Search code examples
pythonpython-3.xregexregex-group

getting same regex groups inside a block of text


I trying to write a pattern to get each CPNJ group inside a this block of text, but the condition is that, is needed starts with executados: and ends with a CNPJ group. But, my pattern always get the last group, I don't know what I should do for it's works.
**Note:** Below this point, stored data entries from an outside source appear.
`config.mk`:
```
export PLATFORM = sky130hd
export DESIGN_NAME = data_bus_sync_flat
export DESIGN_NICKNAME = d
export VERILOG_FILES = /design/src/rtl/sync_pkg.sv /design/src/rtl/data_bus_sync_if.sv /design/src/rtl/bit_sync.sv /design/src/rtl/data_bus_sync.sv /design/src/flat_wrapper.sv
export SDC_FILE = /design/constraint.sdc
export NUM_CORES = 1
export LEC_CHECK = 0
export ABC_CLOCK_PERIOD_IN_PS = 1840
export CAP_MARGIN = 40
export CORE_AREA = 3 3 40 42
export CTS_CLUSTER_SIZE = 40
export DETAILED_ROUTE_END_ITERATION = 7
export DIE_AREA = 0 0 43 45
export HOLD_SLACK_MARGIN = 0.1
export PLACE_DENSITY_LB_ADDON = 0.15
export SLEW_MARGIN = 30
export SYNTH_ARGS = -nofsm -noshare
export SYNTH_HDL_FRONTEND = slang
export SYNTH_SLANG_ARGS = --single-unit
```
`constraint.sdc`:
```
create_clock -name CLK -period 1.84 [get_ports CLK]
set_input_delay 0.276 -clock CLK [delete_from_list [all_inputs] [get_ports CLK]]
set_output_delay 0.276 -clock CLK [all_outputs]
set_load 0.02 [all_outputs]
```
`src/rtl/sync_pkg.sv`:
```
// Constants shared by the reset synchroniser and the bus synchroniser.
package sync_pkg;

  localparam int SYNC_DEFAULT_STAGES = 2;
  localparam int SYNC_MIN_STAGES     = 2;

  // Fewer than two flops gives no metastability settling time.
  function automatic bit stages_ok(input int num_stages);
    return num_stages >= SYNC_MIN_STAGES;
  endfunction

endpackage

```
`src/rtl/data_bus_sync_if.sv`:
```
// Bus-crossing signals between a foreign-domain source and data_bus_sync.
// ACK_TOGGLE exists only when DATA_BUS_SYNC_ACK_EN is defined.
interface data_bus_sync_if #(
  parameter int BUS_WIDTH = 8
);

  // BUS_ENABLE is a level qualifier, not a valid/ready pair. The source raises
  // it with UNSYNC_BUS already stable and holds both until the receiver has
  // pulsed ENABLE_PULSE. There is no backpressure, and each rising edge of
  // BUS_ENABLE yields exactly one ENABLE_PULSE with SYNC_BUS updated.
  logic [BUS_WIDTH-1:0] UNSYNC_BUS;
  logic                 BUS_ENABLE;
  logic [BUS_WIDTH-1:0] SYNC_BUS;
  logic                 ENABLE_PULSE;
`ifdef DATA_BUS_SYNC_ACK_EN
  logic                 ACK_TOGGLE;

  modport master (
    output UNSYNC_BUS, BUS_ENABLE,
    input  SYNC_BUS, ENABLE_PULSE, ACK_TOGGLE
  );
  modport slave (
    input  UNSYNC_BUS, BUS_ENABLE,
    output SYNC_BUS, ENABLE_PULSE, ACK_TOGGLE
  );
`else
  modport master (
    output UNSYNC_BUS, BUS_ENABLE,
    input  SYNC_BUS, ENABLE_PULSE
  );
  modport slave (
    input  UNSYNC_BUS, BUS_ENABLE,
    output SYNC_BUS, ENABLE_PULSE
  );
`endif

endinterface

```
`src/rtl/bit_sync.sv`:
```
// NUM_STAGES-deep single-bit synchroniser with asynchronous active-low reset.
module bit_sync
  import sync_pkg::*;
#(
  parameter int NUM_STAGES = SYNC_DEFAULT_STAGES
) (
  input  logic clk,
  input  logic rst_n,
  input  logic d,
  output logic q
);

  if (!stages_ok(NUM_STAGES)) begin : g_stage_check
    $error("bit_sync: NUM_STAGES must be at least SYNC_MIN_STAGES");
  end

  logic [NUM_STAGES-1:0] chain;

  always_ff @(posedge clk or negedge rst_n) begin
    if (!rst_n) begin
      chain <= '0;
    end else begin
      chain <= {chain[NUM_STAGES-2:0], d};
    end
  end

  assign q = chain[NUM_STAGES-1];

endmodule

```
`src/rtl/data_bus_sync.sv`:
```
// Multi-bit CDC receiver: synchronised BUS_ENABLE edge captures UNSYNC_BUS once.
// Optional ACK_TOGGLE output is enabled by defining DATA_BUS_SYNC_ACK_EN.
module data_bus_sync
  import sync_pkg::*;
#(
  parameter int NUM_STAGES = SYNC_DEFAULT_STAGES,
  parameter int BUS_WIDTH  = 8
) (
  input  logic           CLK,
  input  logic           RST,
  data_bus_sync_if.slave bus
);

  logic                 en_sync_last;
  logic                 en_q;
  logic                 pulse_det;
  logic [BUS_WIDTH-1:0] sync_bus_q;
  logic                 enable_pulse_q;

  bit_sync #(
    .NUM_STAGES(NUM_STAGES)
  ) u_en_sync (
    .clk  (CLK),
    .rst_n(RST),
    .d    (bus.BUS_ENABLE),
    .q    (en_sync_last)
  );

  // The bus itself is never synchronised: it is sampled only on the
  // qualifier's rising edge, when the source guarantees it is stable.
  assign pulse_det = en_sync_last & ~en_q;

  always_ff @(posedge CLK or negedge RST) begin
    if (!RST) begin
      en_q           <= 1'b0;
      sync_bus_q     <= '0;
      enable_pulse_q <= 1'b0;
    end else begin
      en_q           <= en_sync_last;
      enable_pulse_q <= pulse_det;
      if (pulse_det) begin
        sync_bus_q <= bus.UNSYNC_BUS;
      end
    end
  end

  assign bus.SYNC_BUS     = sync_bus_q;
  assign bus.ENABLE_PULSE = enable_pulse_q;

`ifdef DATA_BUS_SYNC_ACK_EN
  logic ack_q;

  always_ff @(posedge CLK or negedge RST) begin
    if (!RST) begin
      ack_q <= 1'b0;
    end else if (pulse_det) begin
      ack_q <= ~ack_q;
    end
  end

  assign bus.ACK_TOGGLE = ack_q;
`endif

endmodule

```
`src/flat_wrapper.sv`:
```
// flat-port wrapper written by rule: the top's interface ports become plain ports
module data_bus_sync_flat import sync_pkg::*;
#(
  parameter int NUM_STAGES = SYNC_DEFAULT_STAGES,
  parameter int BUS_WIDTH  = 8
)
  (CLK, RST, bus_UNSYNC_BUS, bus_BUS_ENABLE, bus_SYNC_BUS, bus_ENABLE_PULSE);
  data_bus_sync_if #(.BUS_WIDTH(BUS_WIDTH)) bus_i ();
  input  logic CLK;
  input  logic RST;
  input wire logic [$bits(bus_i.UNSYNC_BUS)-1:0] bus_UNSYNC_BUS;
  input wire logic [$bits(bus_i.BUS_ENABLE)-1:0] bus_BUS_ENABLE;
  output wire logic [$bits(bus_i.SYNC_BUS)-1:0] bus_SYNC_BUS;
  output wire logic [$bits(bus_i.ENABLE_PULSE)-1:0] bus_ENABLE_PULSE;
  assign bus_i.UNSYNC_BUS = bus_UNSYNC_BUS;
  assign bus_i.BUS_ENABLE = bus_BUS_ENABLE;
  assign bus_SYNC_BUS = bus_i.SYNC_BUS;
  assign bus_ENABLE_PULSE = bus_i.ENABLE_PULSE;
  data_bus_sync #(.NUM_STAGES(NUM_STAGES), .BUS_WIDTH(BUS_WIDTH)) u_core (.CLK(CLK), .RST(RST), .bus(bus_i));
endmodule
```
==> metrics.txt, run 1 <==
post-CTS setup buffer count 0; vias in the first global route 296; Synth Area in XOR/XNOR 0%; die width 43 um; synth top area cells dfrtp_1 (66%), mux2_4 (26%), buf_12 (4.4%); CP required 1560 ps; slowest stage delay, CP 610 ps; Post-CTS Hold Fix Bufs 0; Placed Area 643 um2; final hold violation count 0; Detailed Routing Iterations Pass 1 2; fin util between 50% and 60%; P_sw 0.154 mW; port buffer count 19; cell family with most CP delay buffers and inverters; Starting Density 35.3%; compound-cell area share of the yosys netlist 0%; wire length of the first global-routing pass 1320 um; I/O pins 20; R2R Setup Slk 670 ps; Clock Tree Buf Depth 2; synth-to-layout area growth 46.6%; DRT iter0 DRCs 1; # diodes 0; H-tree depth 1; GP Congestion 0.720; core box area 1280 um2; Die Ht between 40 and 50 um; Lkg Pwr between 0.2 and 0.3 nW; Max Clock Skew roughly 1.4 ps; RSZ-0062 raised after global routing false; Post-synth EDFFs 0; Max Fclk 665 MHz; Clk pwr share a little under a quarter; area leader, netlist dfrtp_1; CP Data Arrival Time 1230 ps; capturing element type of the critical path output pin; Tcrit/Tclk final 81.7%; clock slew at reported path FFs approximately 60 ps; DRC 0; CP max-delay cell clkdlybuf4s50_1; Antenna Nets Post-Route 0; later-pin clock latency in the skew report 260 ps; min Tclk post-route 1500 ps; Post-synth top cells dfrtp_1 (12), mux2_4 (8), buf_12 (1), nor2b_4 (1); ys async rst share between 90% and 100%; Yosys top cell area share 66.1%; Max Cap Viol 0; P_int between 0.4 and 0.5 mW; GRT Total Usage 9.57%; count leader, synth dfrtp_1; Logic pwr share 26.5%; # rows 13; CTS root buf clkbuf_4; setup_tns 0 ps; Final Max Tran Viols 0; worst slew pin tran 509 ps; R2R cell count 2; crit path launch type register; share of cells above drive strength 1 between 20 and 30%; antenna violations before repair 0; PwrDens roughly 940 nW/um2; gr ovfl total 0; mux cell area share after synthesis 26.4%; syn nets 33; critical-path cell list clkdlybuf4s50_1; Vias/cell 4.29; Setup violations, final 0; CTS Buf Count 3; post-synthesis simple-gate area fraction 3.03%; Seq/Total Area, Yosys 66.1%; Setup CP Type reg -> out; crit path max fanout 2; Ys Warns 0; post-DP HPWL roughly 570 um; Mean Syn Cell Area about 21 um2; Netlist cell types 4; largest family of logic cells by synthesized area multiplexers; Synth Register Bits 12; DR WL/cell 13.7 um; cell area after synthesis 454 um2; r2r endpoint u_core.bus.SYNC_BUS[6]; status finished clean; Slew headroom 66.0%; Routed WL 792 um; Via Count 249; Worst Setup SP u_core.bus.SYNC_BUS[1]; CTS tree yes; Synth Area in Adders 0%; clock sink count 12; Cells after Synth 22; Nets 56; switching share of power 24.7%; Critical R2R Launch u_core.en_q; share of power burned in registers 49.6%; # resized after CTS 0; hold crit path type in -> async; Max VDD drop 0.000418 V; CP bufs+invs 1; largest net degree at the start of global routing 13; leading register cell type out of synthesis dfrtp_1; die area 1940 um2; post-route cell area approximately 670 um2
how the worst max path moves through the flow:
stage / endpoint / cells after the start / slack [ps]
after floorplan: u_core.bus.SYNC_BUS[0] / 3 / 800
after global placement: bus_SYNC_BUS[1] / 1 / 630
after detailed placement: bus_SYNC_BUS[6] / 1 / 620
after CTS: bus_SYNC_BUS[1] / 1 / 320
after global routing: bus_SYNC_BUS[4] / 1 / 300
final: bus_SYNC_BUS[1] / 1 / 340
The answer getting specific groups of patterns inside a block text does not works!

regex101

pattern: (?:executados\:)[\p{L}\s\D\d]+CNPJ\W+(?P<cnpj>\d+\.\d+\.\d+\/\d+-\d+)

string to test:

Dados dos executados:
1. FOO TEST STRING LTDA., CNPJ: 88.888.888/8888-88,
2. ANOTHER TEST STRING LTDA LTDA LTDA - ME, CNPJ: 99.999.999/9999-99,
3. FOO TEST STRING LTDA., CPF: 999.999.999-99,
4. FOO TEST STRING LTDA., CPF: 999.999.999-99.
Como medida de economia e celeridade processuais, atribuo a

I would to get the values {'cnpj': ['88.888.888/8888-88', '99.999.999/9999-99']}, this way is getting just the last.


Solution

  • You can use PyPi regex module with the regex like

    (?s)(?<=executados:.*?)CNPJ\W+(\d+\.\d+\.\d+/\d+-\d+)
    

    See the regex demo.

    Here is the Python demo:

    import regex
    text = """Dados dos executados:
    1. FOO TEST STRING LTDA., CNPJ: 99.999.999/9999-99,
    2. ANOTHER TEST STRING LTDA LTDA LTDA - ME, CNPJ: 99.999.999/9999-99,
    3. FOO TEST STRING LTDA., CPF: 999.999.999-99,
    4. FOO TEST STRING LTDA., CPF: 999.999.999-99.
    Como medida de economia e celeridade processuais, atribuo a"""
    print( regex.findall(r'(?s)(?<=executados:.*?)CNPJ\W+(\d+\.\d+\.\d+/\d+-\d+)', text) )
    

    yielding

    ['99.999.999/9999-99', '99.999.999/9999-99']
    

    The regex matches

    • (?s) - regex.DOTALL, enables . to match line break chars
    • (?<=executados:.*?) - right before the current location, there must be executados: and then any zero or more chars
    • CNPJ - a fixed string
    • \W+ - one or more non-word chars
    • (\d+\.\d+\.\d+/\d+-\d+) - the return value of regex.findall, Group 1: one or more digits and a . twice, then one or more digits, /, one or more digits, -` and one or more digits.